Tamara Hurst, a Ph.D. student in the School of Social Work at the University of Georgia, recently was awarded the inaugural Doris Duke Fellowship for the Prevention of Child Abuse and Neglect, along with 14 other doctoral students from across the country. Beginning in September, Hurst will participate in a two-year learning experience designed to encourage researchers to seek ways to prevent child abuse. She also will receive an annual $25,000 stipend.

 “The Doris Duke Fellowship is really going to provide me with a huge boost to my research—a big stepping stone professionally,” Hurst said. “Already, it has provided me with a lot of support for what I need to do, without having to stress out about funding.”

Launched by the Doris Duke Charitable Foundation and Chapin Hall at the University of Chicago, the program continues the legacy of Duke, the tobacco heiress and philanthropist, who took a special interest in the needs of children. The program, which challenges doctoral students to examine the many factors that contribute to a child’s risk for abuse or neglect, is intended to stimulate a long-term interest in child welfare.

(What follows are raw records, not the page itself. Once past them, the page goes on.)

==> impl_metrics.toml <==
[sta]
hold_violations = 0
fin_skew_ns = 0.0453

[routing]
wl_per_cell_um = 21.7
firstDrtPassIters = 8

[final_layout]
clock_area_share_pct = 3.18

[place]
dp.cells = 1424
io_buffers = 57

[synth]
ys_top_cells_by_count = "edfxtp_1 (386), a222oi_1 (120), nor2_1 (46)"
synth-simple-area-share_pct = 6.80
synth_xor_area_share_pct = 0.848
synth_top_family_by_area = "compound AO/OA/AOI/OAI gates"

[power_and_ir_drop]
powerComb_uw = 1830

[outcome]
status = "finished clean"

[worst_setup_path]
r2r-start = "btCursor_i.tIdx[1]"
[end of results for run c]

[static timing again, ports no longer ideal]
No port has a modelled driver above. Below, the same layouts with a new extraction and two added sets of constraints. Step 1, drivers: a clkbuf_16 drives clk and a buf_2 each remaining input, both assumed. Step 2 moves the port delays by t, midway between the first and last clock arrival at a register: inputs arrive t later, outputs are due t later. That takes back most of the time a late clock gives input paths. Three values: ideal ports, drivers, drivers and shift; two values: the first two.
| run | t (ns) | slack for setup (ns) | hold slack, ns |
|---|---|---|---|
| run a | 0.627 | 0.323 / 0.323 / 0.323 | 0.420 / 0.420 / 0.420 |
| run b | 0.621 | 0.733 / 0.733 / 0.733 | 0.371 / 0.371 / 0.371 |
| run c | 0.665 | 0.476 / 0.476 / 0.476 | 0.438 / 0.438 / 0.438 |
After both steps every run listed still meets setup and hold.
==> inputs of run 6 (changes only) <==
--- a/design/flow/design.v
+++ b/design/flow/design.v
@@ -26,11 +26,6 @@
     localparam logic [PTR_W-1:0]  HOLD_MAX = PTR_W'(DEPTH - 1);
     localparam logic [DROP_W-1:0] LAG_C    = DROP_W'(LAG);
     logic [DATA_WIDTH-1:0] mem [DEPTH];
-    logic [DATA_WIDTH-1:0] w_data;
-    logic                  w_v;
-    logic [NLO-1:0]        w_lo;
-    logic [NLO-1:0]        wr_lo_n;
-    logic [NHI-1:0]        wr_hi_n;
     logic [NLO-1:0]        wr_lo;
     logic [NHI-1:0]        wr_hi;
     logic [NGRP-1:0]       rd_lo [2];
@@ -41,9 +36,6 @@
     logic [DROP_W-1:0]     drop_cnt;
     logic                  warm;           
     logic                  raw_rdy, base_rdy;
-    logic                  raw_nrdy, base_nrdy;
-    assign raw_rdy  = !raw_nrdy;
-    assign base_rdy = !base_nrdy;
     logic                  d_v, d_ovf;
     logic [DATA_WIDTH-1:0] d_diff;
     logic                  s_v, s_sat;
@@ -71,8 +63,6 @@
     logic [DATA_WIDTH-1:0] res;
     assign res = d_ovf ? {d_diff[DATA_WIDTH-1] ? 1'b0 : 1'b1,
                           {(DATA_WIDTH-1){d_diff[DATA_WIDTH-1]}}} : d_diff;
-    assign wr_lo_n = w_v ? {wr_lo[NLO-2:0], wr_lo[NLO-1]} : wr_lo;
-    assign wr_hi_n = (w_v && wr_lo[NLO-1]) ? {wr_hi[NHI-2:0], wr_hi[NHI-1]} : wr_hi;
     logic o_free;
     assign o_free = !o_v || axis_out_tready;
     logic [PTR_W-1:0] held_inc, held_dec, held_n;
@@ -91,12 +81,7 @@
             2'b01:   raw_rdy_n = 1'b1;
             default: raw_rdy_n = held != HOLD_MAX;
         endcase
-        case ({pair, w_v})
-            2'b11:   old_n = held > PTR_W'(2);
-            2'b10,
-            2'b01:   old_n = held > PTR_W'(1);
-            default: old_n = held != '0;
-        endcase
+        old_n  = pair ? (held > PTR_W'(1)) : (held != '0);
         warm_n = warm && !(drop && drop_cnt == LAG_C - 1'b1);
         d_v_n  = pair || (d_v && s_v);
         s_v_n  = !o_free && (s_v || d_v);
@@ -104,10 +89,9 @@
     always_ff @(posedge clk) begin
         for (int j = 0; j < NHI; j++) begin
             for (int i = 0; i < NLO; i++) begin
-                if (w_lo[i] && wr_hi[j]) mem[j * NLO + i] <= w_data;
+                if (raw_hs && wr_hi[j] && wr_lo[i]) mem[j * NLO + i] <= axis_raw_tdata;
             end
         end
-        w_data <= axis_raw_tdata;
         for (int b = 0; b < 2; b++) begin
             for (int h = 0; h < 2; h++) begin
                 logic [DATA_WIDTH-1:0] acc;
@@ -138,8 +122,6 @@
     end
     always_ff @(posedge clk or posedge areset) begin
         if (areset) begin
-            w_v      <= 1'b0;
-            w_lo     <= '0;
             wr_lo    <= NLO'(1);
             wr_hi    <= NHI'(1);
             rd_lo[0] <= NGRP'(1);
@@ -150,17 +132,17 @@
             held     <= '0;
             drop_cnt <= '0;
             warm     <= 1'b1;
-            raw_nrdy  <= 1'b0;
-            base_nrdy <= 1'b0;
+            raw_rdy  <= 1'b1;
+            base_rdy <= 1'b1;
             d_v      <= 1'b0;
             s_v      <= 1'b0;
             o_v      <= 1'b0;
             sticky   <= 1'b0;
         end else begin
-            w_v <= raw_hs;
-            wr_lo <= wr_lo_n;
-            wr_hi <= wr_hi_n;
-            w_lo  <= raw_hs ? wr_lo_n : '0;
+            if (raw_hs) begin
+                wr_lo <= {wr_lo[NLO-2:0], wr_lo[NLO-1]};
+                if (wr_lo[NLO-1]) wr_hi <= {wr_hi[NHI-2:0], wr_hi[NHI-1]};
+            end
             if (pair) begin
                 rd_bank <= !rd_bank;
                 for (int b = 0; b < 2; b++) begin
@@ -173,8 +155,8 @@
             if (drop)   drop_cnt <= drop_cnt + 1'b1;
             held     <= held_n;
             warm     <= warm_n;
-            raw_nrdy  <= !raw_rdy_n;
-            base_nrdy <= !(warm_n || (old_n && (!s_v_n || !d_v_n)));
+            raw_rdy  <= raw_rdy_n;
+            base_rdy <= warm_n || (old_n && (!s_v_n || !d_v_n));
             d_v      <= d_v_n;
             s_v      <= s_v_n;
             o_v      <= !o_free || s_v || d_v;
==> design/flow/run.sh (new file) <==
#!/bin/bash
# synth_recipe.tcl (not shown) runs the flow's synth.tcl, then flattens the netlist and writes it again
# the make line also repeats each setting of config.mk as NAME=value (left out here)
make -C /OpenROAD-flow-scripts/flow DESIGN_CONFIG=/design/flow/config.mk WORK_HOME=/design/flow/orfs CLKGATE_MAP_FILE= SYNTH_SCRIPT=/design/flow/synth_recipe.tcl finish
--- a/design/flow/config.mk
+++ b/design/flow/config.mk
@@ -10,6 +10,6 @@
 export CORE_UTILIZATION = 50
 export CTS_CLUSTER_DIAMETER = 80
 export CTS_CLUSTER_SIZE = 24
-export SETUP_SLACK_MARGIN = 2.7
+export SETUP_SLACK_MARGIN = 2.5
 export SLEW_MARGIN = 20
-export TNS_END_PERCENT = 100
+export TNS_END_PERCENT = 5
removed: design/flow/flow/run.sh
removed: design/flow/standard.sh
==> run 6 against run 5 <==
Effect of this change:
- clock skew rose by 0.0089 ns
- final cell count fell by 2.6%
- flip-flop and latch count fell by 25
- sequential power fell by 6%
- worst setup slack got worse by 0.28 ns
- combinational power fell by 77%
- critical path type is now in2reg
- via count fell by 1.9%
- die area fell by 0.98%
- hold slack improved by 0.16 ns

Hurst will be paired with a mentor and will participate in a collegial network for fellows, attend annual knowledge sharing meetings and take part in presentation and training opportunities. Fellows come from a range of fields, including social work, public health, medicine, public policy, education and economics.

“Since it is a multidisciplinary fellowship, I will be able to branch outside of social work and pull from other disciplines,” Hurst said. “I am really looking forward to meeting a lot of people who work in my same area, but not necessarily in social work, so I can help them be informed about what social work is all about, and they can tell me what they are doing.”

For her research, Hurst will develop a primary prevention program in the commercial sexual exploitation of children. She will work with her mentor, Michael Holosko, the Pauline M. Berger Memorial Professor of Family and Child Welfare at UGA’s School of Social Work. Upon completion of her Ph.D., she plans to keep her options open as to whether she will pursue academia or the policy arena.

“This award has completely changed what I am able to do, where I can go, people I can talk to, participants I can get,” Hurst said. “I want to be able to travel to some of the agencies that are working in the area I am interested in, and the Doris Duke Fellowship allows me to do that.”